Refrigerant leakage is a common phenomenon for refrigeration units. In this study, we established a dynamic model of gas phase leakage from a flash tank vapor injection heat pump(VIHP). Gas leakage from a micro-slit located on the discharge pipe is assumed. R32 and R290 were selected as refrigerant, and the calculation results mainly based on R32. With indoor temperature at 18 °C and outdoor temperature at -20 °C, we found that when the leaked refrigerant amounted to 12% of the initial charge, the discharge temperature exceeded 130 °C, reaching the safety limit of the compressor. As the leakage progressed, the mass flow rate of vapor injection increased, while the COP and the heating capacity decreased. When the critical point of leakage was reached, the COP decreased by 27.7% and the heating capacity by 30.4%. A comparison was made between the impacts of refrigerant leakage on system performance in flash tank vapor injection heat pumps and normal heat pumps.
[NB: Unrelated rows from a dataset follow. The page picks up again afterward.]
`src/rtl/lock_detect_pkg.sv`:
```
package lock_detect_pkg;

  typedef enum logic {
    ST_UNLOCKED = 1'b0,
    ST_LOCKED   = 1'b1
  } lock_state_t;

  // strobes from the control FSM to the counting datapath
  typedef struct packed {
    logic runsClear;  // zero both run counters
    logic wdogHold;   // hold watchdog at zero (not locked)
  } ctrl_strobe_t;

endpackage

```
`src/rtl/lock_detect_sync.sv`:
```
module lock_detect_sync #(
  parameter int STAGES = 2
) (
  input  logic refClk,
  input  logic rstN,
  input  logic fbToggle,
  input  logic fbPhaseErr,
  output logic fbEvent,
  output logic fbErr
);

  logic [STAGES:0]   tglPipe;
  logic [STAGES-1:0] errPipe;

  always_ff @(posedge refClk or negedge rstN) begin
    if (!rstN) begin
      tglPipe <= '0;
      errPipe <= '0;
    end else begin
      tglPipe <= {tglPipe[STAGES-1:0], fbToggle};
      errPipe <= {errPipe[STAGES-2:0], fbPhaseErr};
    end
  end

  // one synchronised level change marks one feedback cycle
  assign fbEvent = tglPipe[STAGES] ^ tglPipe[STAGES-1];
  assign fbErr   = errPipe[STAGES-1];

endmodule

```
`src/rtl/lock_detect_datapath.sv`:
```
module lock_detect_datapath
  import lock_detect_pkg::*;
#(
  parameter int DROP_COUNT = 4,
  parameter int GAIN_COUNT = 32,
  parameter int PRE_BITS   = 4,
  parameter int WDOG_BITS  = 6
) (
  input  logic         refClk,
  input  logic         rstN,
  input  logic         fbEvent,
  input  logic         fbErr,
  input  ctrl_strobe_t strobe,
  output logic         errRunHit,
  output logic         cleanRunHit,
  output logic         wdogExp
);

  localparam int ERR_W   = $clog2(DROP_COUNT + 1);
  localparam int CLEAN_W = $clog2(GAIN_COUNT + 1);
  localparam logic [ERR_W-1:0]   ERR_LAST   = ERR_W'(DROP_COUNT - 1);
  localparam logic [CLEAN_W-1:0] CLEAN_LAST = CLEAN_W'(GAIN_COUNT - 1);

  logic [ERR_W-1:0]     errRun;
  logic [CLEAN_W-1:0]   cleanRun;
  logic [PRE_BITS-1:0]  preCnt;
  logic [WDOG_BITS-1:0] wdogCnt;

  // run counters: each verdict restarts the opposite run
  always_ff @(posedge refClk or negedge rstN) begin
    if (!rstN) begin
      errRun   <= '0;
      cleanRun <= '0;
    end else if (strobe.runsClear) begin
      errRun   <= '0;
      cleanRun <= '0;
    end else if (fbEvent) begin
      if (fbErr) begin
        cleanRun <= '0;
        if (errRun != ERR_LAST) errRun <= errRun + 1'b1;
      end else begin
        errRun <= '0;
        if (cleanRun != CLEAN_LAST) cleanRun <= cleanRun + 1'b1;
      end
    end
  end

  assign errRunHit   = fbEvent &&  fbErr && (errRun == ERR_LAST);
  assign cleanRunHit = fbEvent && !fbErr && (cleanRun == CLEAN_LAST);

  // watchdog: prescaler feeding a count of prescaler wraps
  always_ff @(posedge refClk or negedge rstN) begin
    if (!rstN) begin
      preCnt  <= '0;
      wdogCnt <= '0;
    end else if (strobe.wdogHold || fbEvent) begin
      preCnt  <= '0;
      wdogCnt <= '0;
    end else begin
      preCnt <= preCnt + 1'b1;
      if (&preCnt) wdogCnt <= wdogCnt + 1'b1;
    end
  end

  assign wdogExp = !strobe.wdogHold && !fbEvent && (&preCnt) && (&wdogCnt);

endmodule

```
`src/rtl/lock_detect_ctrl.sv`:
```
module lock_detect_ctrl
  import lock_detect_pkg::*;
(
  input  logic         refClk,
  input  logic         rstN,
  input  logic         errRunHit,
  input  logic         cleanRunHit,
  input  logic         wdogExp,
  output ctrl_strobe_t strobe,
  output logic         lockOut
);

  lock_state_t state, stateNext;

  always_comb begin
    stateNext = state;
    case (state)
      ST_UNLOCKED: if (cleanRunHit)            stateNext = ST_LOCKED;
      ST_LOCKED:   if (errRunHit || wdogExp)   stateNext = ST_UNLOCKED;
      default:                                 stateNext = ST_UNLOCKED;
    endcase
  end

  always_ff @(posedge refClk or negedge rstN) begin
    if (!rstN) state <= ST_UNLOCKED;
    else       state <= stateNext;
  end

  always_comb begin
    strobe.wdogHold  = (state == ST_UNLOCKED);
    strobe.runsClear = (state == ST_LOCKED) && wdogExp;
  end

  assign lockOut = (state == ST_LOCKED);

endmodule

```
`src/rtl/lock_detect.sv`:
```
module lock_detect
  import lock_detect_pkg::*;
#(
  parameter int SYNC_STAGES = 2,
  parameter int DROP_COUNT  = 4,
  parameter int GAIN_COUNT  = 32,
  parameter int PRE_BITS    = 4,
  parameter int WDOG_BITS   = 6
) (
  input  logic refClk,
  input  logic rstN,
  input  logic fbToggle,
  input  logic fbPhaseErr,
  output logic lockOut
);

  logic         fbEvent;
  logic         fbErr;
  logic         errRunHit;
  logic         cleanRunHit;
  logic         wdogExp;
  ctrl_strobe_t strobe;

  lock_detect_sync #(.STAGES(SYNC_STAGES)) u_sync (
    .refClk     (refClk),
    .rstN       (rstN),
    .fbToggle   (fbToggle),
    .fbPhaseErr (fbPhaseErr),
    .fbEvent    (fbEvent),
    .fbErr      (fbErr)
  );

  lock_detect_datapath #(
    .DROP_COUNT (DROP_COUNT),
    .GAIN_COUNT (GAIN_COUNT),
    .PRE_BITS   (PRE_BITS),
    .WDOG_BITS  (WDOG_BITS)
  ) u_dp (
    .refClk      (refClk),
    .rstN        (rstN),
    .fbEvent     (fbEvent),
    .fbErr       (fbErr),
    .strobe      (strobe),
    .errRunHit   (errRunHit),
    .cleanRunHit (cleanRunHit),
    .wdogExp     (wdogExp)
  );

  lock_detect_ctrl u_ctrl (
    .refClk      (refClk),
    .rstN        (rstN),
    .errRunHit   (errRunHit),
    .cleanRunHit (cleanRunHit),
    .wdogExp     (wdogExp),
    .strobe      (strobe),
    .lockOut     (lockOut)
  );

endmodule

```
`config.mk`:
```
export PLATFORM = sky130hd
export DESIGN_NAME = lock_detect
export DESIGN_NICKNAME = d
export VERILOG_FILES = /design/src/rtl/lock_detect_pkg.sv /design/src/rtl/lock_detect_sync.sv /design/src/rtl/lock_detect_datapath.sv /design/src/rtl/lock_detect_ctrl.sv /design/src/rtl/lock_detect.sv
export SDC_FILE = /design/constraint.sdc
export NUM_CORES = 1
export LEC_CHECK = 0
export ABC_AREA = 1
export BUFFER_PORTS_ARGS = -buffer_cell sky130_fd_sc_hd__buf_2
export CAP_MARGIN = 30
export CORE_UTILIZATION = 60
export DETAILED_ROUTE_END_ITERATION = 16
export PLACE_DENSITY = 0.8
export SYNTH_ARGS = -nofsm -noshare
export SYNTH_HDL_FRONTEND = slang
export SYNTH_SLANG_ARGS = --single-unit
```
`constraint.sdc`:
```
create_clock -name refClk -period 2.55 [get_ports refClk]
set_clock_uncertainty 0.2 [all_clocks]
set_input_delay 0.255 -clock refClk [delete_from_list [all_inputs] [get_ports refClk]]
set_output_delay 0.255 -clock refClk [all_outputs]
set_load 0.005 [all_outputs]
```
Yosys cells after proc, flatten, opt, wreduce, memory -nomap -nowiden
Cells that the tools add are included.
Storage, ports and cells
  bits in registers: 25
  input bits: 4
  output and inout bits: 1
  word-level logic and storage cells: 51
Operators by class
  $add $sub $neg: 4
  eq/ne operators: 5
  multiplexer cells: 14
  bitwise logic cells: 2
  reduce and logical (&&, ||, !) cells: 19
Operators by type and width (count)
  two-way mux 6 bit: 6
  adder 6 x 1 -> 6 bit (second input constant): 2
  two-way mux 3 bit: 4
  logical AND 1 bit: 8
  equality test 6 x 5 -> 1 bit (second input constant): 1
  inequality test 3 x 2 -> 1 bit (second input constant): 2
  inequality test 6 x 5 -> 1 bit (second input constant): 1
  AND reduction 6 bit: 1
  adder 4 x 1 -> 4 bit (second input constant): 1
  two-way mux 4 bit: 1
  AND reduction 2 bit: 2
  AND reduction 4 bit: 1
  nonzero test 2 bit: 2
  adder 3 x 1 -> 3 bit (second input constant): 1
  equality test 3 x 2 -> 1 bit (second input constant): 1
  nonzero test 3 bit: 1
  logical NOT 1 bit: 2
  logical OR 1 bit: 2
  two-way mux 1 bit: 2
  case mux 1 bit (2 select lines): 1
  inverter 1 bit: 1
  XOR 1 bit: 1

Depth between registers and ports, before layout
Gate-level depths: netlist of run 1.
  depth in word-level cells: 8
  depth in mapped cells: 8
  gate-level depth less buffers: 8

By module
A second synthesis of run 1 with hierarchy kept.
Second synthesis, totals
  cell total of the unflattened synthesis: 143
  area total of the unflattened synthesis: 1241.2 um^2
By module, submodules not included
  lock_detect_datapath: times used 1, cells an instance 125, area an instance 1043.5 um^2, sequential area each 475.5 um^2
  lock_detect_sync: times used 1, cells an instance 10, area an instance 143.9 um^2, sequential area each 125.1 um^2
  lock_detect_ctrl: times used 1, cells an instance 8, area an instance 53.8 um^2, sequential area each 25.0 um^2

Worst setup path after synthesis of run 1
Ideal clock, no wire load.
  path kind: reg2reg
  from: register u_dp.errRun[0]
  to: register u_dp.errRun[0]
  setup time: 122 ps
  arrival time: 1191 ps
  path slack: 1037 ps
  cell stages (with the launch flop): 9
  buffers on the path: 0
  path through: dfrtp_1 -> ha_1 -> ha_1 -> nand2_1 -> inv_1 -> nor2_1 -> inv_1 -> nand2_1 -> a21oi_1
On the way
  cells in the longest elaborated chain, start to end: 5
RTL lines
  from (decl): line lock_detect_datapath.sv:24  | logic [ERR_W-1:0] errRun;
  from (signal assigned): line lock_detect_datapath.sv:40  | if (errRun != ERR_LAST) errRun <= errRun + 1'b1;
  adder 3 x 1 -> 3 bit: line lock_detect_datapath.sv:40
  two-way mux 3 bit: line lock_detect_datapath.sv:40
  two-way mux 3 bit: line lock_detect_datapath.sv:38  | if (fbErr) begin
  two-way mux 3 bit: line lock_detect_datapath.sv:37  | end else if (fbEvent) begin
  two-way mux 3 bit: line lock_detect_datapath.sv:34  | end else if (strobe.runsClear) begin
Several ways; a longest one is shown, not always the timed one. The select of a mux whose other input is x is not followed.
A chain may end at the register's enable or synchronous reset.

Worst setup path in the final report of run 1
  from: register u_dp.errRun[0]
  to: register u_dp.errRun[2]
Same word-level chain as after synthesis.

==> run summary, run 1 <==
## Critical path
* 1.74 ns — Arr. time, crit path
* 2.58 ns — data required time of the critical path
* 0.84 ns — register-to-register setup slack
* flop to flop — worst setup path class
* flop — startpoint class of the critical path
* u_dp.errRun[0] — origin of the critical flop-to-flop path
* 0.43 ns — Crit path largest cell delay
* u_dp.errRun[0] — launch point of the critical path
* ha_1, ha_1, nand2_1, inv_1, nor2_1, inv_1, nand2_1, a21oi_1 — cell-by-cell listing of the critical path
* u_dp.errRun[2] — CP endpoint
* flop — type of element capturing the critical path
* 8 — cells on worst reg2reg path
* 4 — largest driver fanout on the critical path
* dfrtp_1 — Worst path slowest cell
* u_dp.errRun[2] — Reg2Reg Capture Point

## STA
* 0.561 ns — measured slew at the worst slew-check pin
* 585 MHz — fmax
* 0 ns — total negative setup slack
* 0 — number of failing hold endpoints at the final stage
* no — RSZ-0062 raised after global routing
* 0 — final-report setup violation count
* 1.71 ns — final critical-path required period
* 0.670 — period utilization
* 0.626 — relative max-transition margin
* 0 — Final Max Slew Viols
* 0.169 ns — worst hold slack

## GRT
* 0 — initial antenna violation count
* 974 — via count of the first global-routing pass
* 0 — final global-route overflow total
* 4.05 mm — wire length of the first global-routing pass
* 26 — pin count of the biggest net entering global routing
* 0.225 — gr usage total

## Detailed routing
* 12.0 um — routed length per placed instance
* 5.39 — routed via count divided by cell count
* 0 — antenna violation net count after detailed routing
* 4 — first drt pass iteration count
* 21 — initial detailed-routing violation count
* 2.27 mm — total wire length
* 0 — number of DRC violations after detailed routing
* 1,024 — count of vias placed by the detailed router

## Clocking
* 0 — post-CTS setup buffers
* 2 — maximum buffer depth of the clock tree
* 3 — number of buffers inserted for hold repair after clock tree synthesis
* 25 — CTS Sinks
* 3 — number of buffers created by CTS
* 1 — number of levels the H-tree was split into
* 0.33 ns — Clk Latency, worst-skew pair
* clkbuf_4 — master cell of the clock root buffer
* 0.15 ns — Clk pin slew, worst setup/hold paths
* 0 — quantity of gates resized following cts
* done — TritonCTS clock tree

## Yosys
* nand2_1 (29), dfrtp_1 (25), nand3_1 (19) — top post-synthesis cells by count
* 8.55 sq um — Syn Area/Cell
* 162 — number of nets in the synthesized netlist
* 25 — number of synthesized register bits
* dfrtp_1 (48%), nand2_1 (8.3%), nand3_1 (7.3%) — ranking of synthesized cells by area
* 0 — number of warnings printed during yosys synthesis
* nand2_1 — most frequent cell after synthesis
* 0 — Post-synth EDFFs
* dfrtp_1 — biggest area consumer among synthesized cells
* 153 — post-synthesis cell count
* dfrtp_1 — flip-flop cell with the highest count after synthesis
* 1310 sq um — Post-Syn Area
* 0.478 — area share of the leading cell type in the synthesized netlist
* 25 — number of distinct standard cells referenced by the synthesized netlist
* 1.00 — Async S/R FF share, synth
* 0.478 — part of the Yosys area used for sequential elements

## Power
* 0.266 — Clk network pwr share
* 0.274 — switching share of power
* 0.522 mV — Max IR drop VDD
* 0.703 nW — Pleak
* 0.709 mW — Overall Power
* 0.515 mW — cell-internal power
* 0.621 — Reg power frac
* 500 nW/um^2 — areal power density over the cells
* 0.113 — power share of the combinational group
* 0.194 mW — switching component of the power

## Placement
* 1.65 mm — Detailed Place HPWL
* 1360 sq um — instance area after placement
* 4 — PortBufs
* 0.825 — global placer's final weighted congestion

## Die
* 48.7 um — die outline width
* 0.653 — starting density of the core
* 2000 sq um — core area
* 5 — boundary pin count
* 16 — count of standard-cell rows
* 48.7 um — overall die height
* 2370 sq um — die area

## Layout
* 1420 sq um — area of all placed cells without fillers
* 173 — layout net count
* 0.708 — final core utilization
* 0 — Antenna Cells
* 8.42% — synth-to-layout area growth
* 0.172 — share of final-layout standard cells stronger than drive strength 1

## Min path
* flop to flop — min-delay worst type
* u_sync.tglPipe[0] — HP Start

## Status
* complete, no violations — result of the run

## Run
* 0 — Max Cap Viol

-- critical path: cells and delay by family, from the launching register on --
kind | cells | cell delay (ns)
buffers and inverters | 2 | 0.15
adders and majority gates | 2 | 0.39
AOI/OAI and AO/OA | 1 | 0.08
and+or+nand+nor | 3 | 0.38
DFF | 1 | 0.43
-- power by group through the flow --
stage	sequential (mW)	clock, mW	combinational (mW)
after floorplan	0.441	0	0.0582
after global placement	0.446	0	0.0724
after detailed placement	0.447	0	0.0770
after CTS	0.440	0.193	0.0805
after global routing	0.445	0.206	0.0918
final	0.440	0.189	0.0800
-- kinds of logic after synthesis --
logic type / after synthesis / share of synthesized area
and+or+nand+nor: 86 / 0.342
DFF: 25 / 0.478
buffers and inverters: 21 / 0.0632
AOI/OAI and AO/OA: 16 / 0.0689
adders and majority gates: 5 / 0.0478
-- per-layer routing --
layer	global-route usage	wire length, um	part of all wire	vias up
met2	0.382	1100	0.48	22
li1	-	-	-	521
met3	0.0346	74	0.033	4
met1	0.279	1060	0.47	477
met4	0.108	38	0.017	0
met5	0	0	0	-
-- flip-flops by register name, summed over array words and instances, names as in the netlist --
| register | flops |
|---|---|
| u_dp.errRun | 3 |
| u_dp.preCnt | 4 |
| u_dp.wdogCnt | 6 |
| u_sync.tglPipe | 3 |
| u_ctrl.lockOut | 1 |
| u_sync.errPipe | 2 |
| u_dp.cleanRun | 6 |
-- metrics by stage --
step | setup WS (ns) | instances
2_1_floorplan | 1.04 | 153
3_3_place_gp | 0.955 | 183
3_5_place_dp | 0.870 | 183
4_1_cts | 0.849 | 190
5_1_grt | 0.680 | 190
6_report | 0.841 | 190
-- cells in the final DEF (no fill, tap or decap) --
cell           Yosys  layout
nor3_1             4       4
nand3_1           19      19
clkinv_2           2       2
nand3_4            1       1
nor2_4             1       1
dfrtp_1           25      25
nand4_1            1       1
nand2_1           29      29
o21ai_2            1       1
nand3_2            1       1
nand2_4            3       3
nor2_8             1       1
o21bai_1           1       1
nand2_2            2       2
inv_2              4       4
o2bb2ai_1          1       1
dlygate4sd3_1      0       3
clkbuf_4           0       3
nor2_2             3       3
nor2_1            18      18
inv_1             14      14
buf_2              1       4
nor3_2             1       1
inv_6              0       1
o21ai_0            5       5
a21oi_1            8       8
nand3b_1           2       2
ha_1               5       5
-- final cells by class --
| type | count | area [sq um] |
|---|---|---|
| Timing Repair Buffer | 7 | 50.0 |
| Tap cell | 27 | 33.8 |
| Clock buffer | 3 | 22.5 |
| Inverter | 20 | 77.6 |
| Fill cell | 164 | 584 |
| Sequential cell | 25 | 626 |
| Clock inverter | 1 | 8.76 |
| Multi-Input combinational cell | 107 | 599 |
-- how the worst min path moves through the flow --
stage	end	slack, ns	depth (start not counted)
floorplan	u_ctrl.lockOut	-0.24	0
global placement	u_dp.preCnt[2]	0.06	1
detailed placement	u_dp.preCnt[3]	0.07	1
CTS	u_sync.tglPipe[1]	0.17	0
global route	u_sync.tglPipe[1]	0.18	0
finish	u_sync.tglPipe[1]	0.17	0
Note: power is estimated with default switching activity, not from simulation.
==> inputs of run 2 (changes only) <==
--- a/config.mk
+++ b/config.mk
@@ -8,9 +8,9 @@
 export ABC_AREA = 1
 export BUFFER_PORTS_ARGS = -buffer_cell sky130_fd_sc_hd__buf_2
 export CAP_MARGIN = 30
-export CORE_UTILIZATION = 60
+export CORE_UTILIZATION = 54
 export DETAILED_ROUTE_END_ITERATION = 16
-export PLACE_DENSITY = 0.8
+export PLACE_DENSITY = 0.76
 export SYNTH_ARGS = -nofsm -noshare
 export SYNTH_HDL_FRONTEND = slang
 export SYNTH_SLANG_ARGS = --single-unit
==> constraint.sdc (replaced) <==
create_clock -name refClk -period 1.4 [get_ports refClk]
set_clock_uncertainty 0.2 [all_clocks]
set_input_delay 0.14 -clock refClk [delete_from_list [all_inputs] [get_ports refClk]]
set_output_delay 0.14 -clock refClk [all_outputs]
set_load 0.005 [all_outputs]
==> run 2 against run 1 <==
  * The run now ends with negative setup slack left
  * Critical endpoint is now u_dp.errRun[1]
  * Largest cell class is now multi-input combinational cells
  * Die area is 11% higher
  * Critical path depth is 1 lower
  * Sequential share of layout area is 8.9 points lower
  * Cell area is 25% higher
If there was no initial liquid storage in the flash tank, the vapor injection heat pump failed when the leakage ratio reached 8.3%, much earlier than the 12% threshold for normal heat pump. Parametric analyses were carried out with varying indoor temperature, outdoor temperature, and initial liquid storage. If R290 was employed as refrigerant, the failure mode would change from discharge temperature excess to heating capacity deficiency. We conclude that vapor injection heat pump is more sensitive to refrigerant leakage than normal heat pump, and R32 system is more sensitive than R290 system.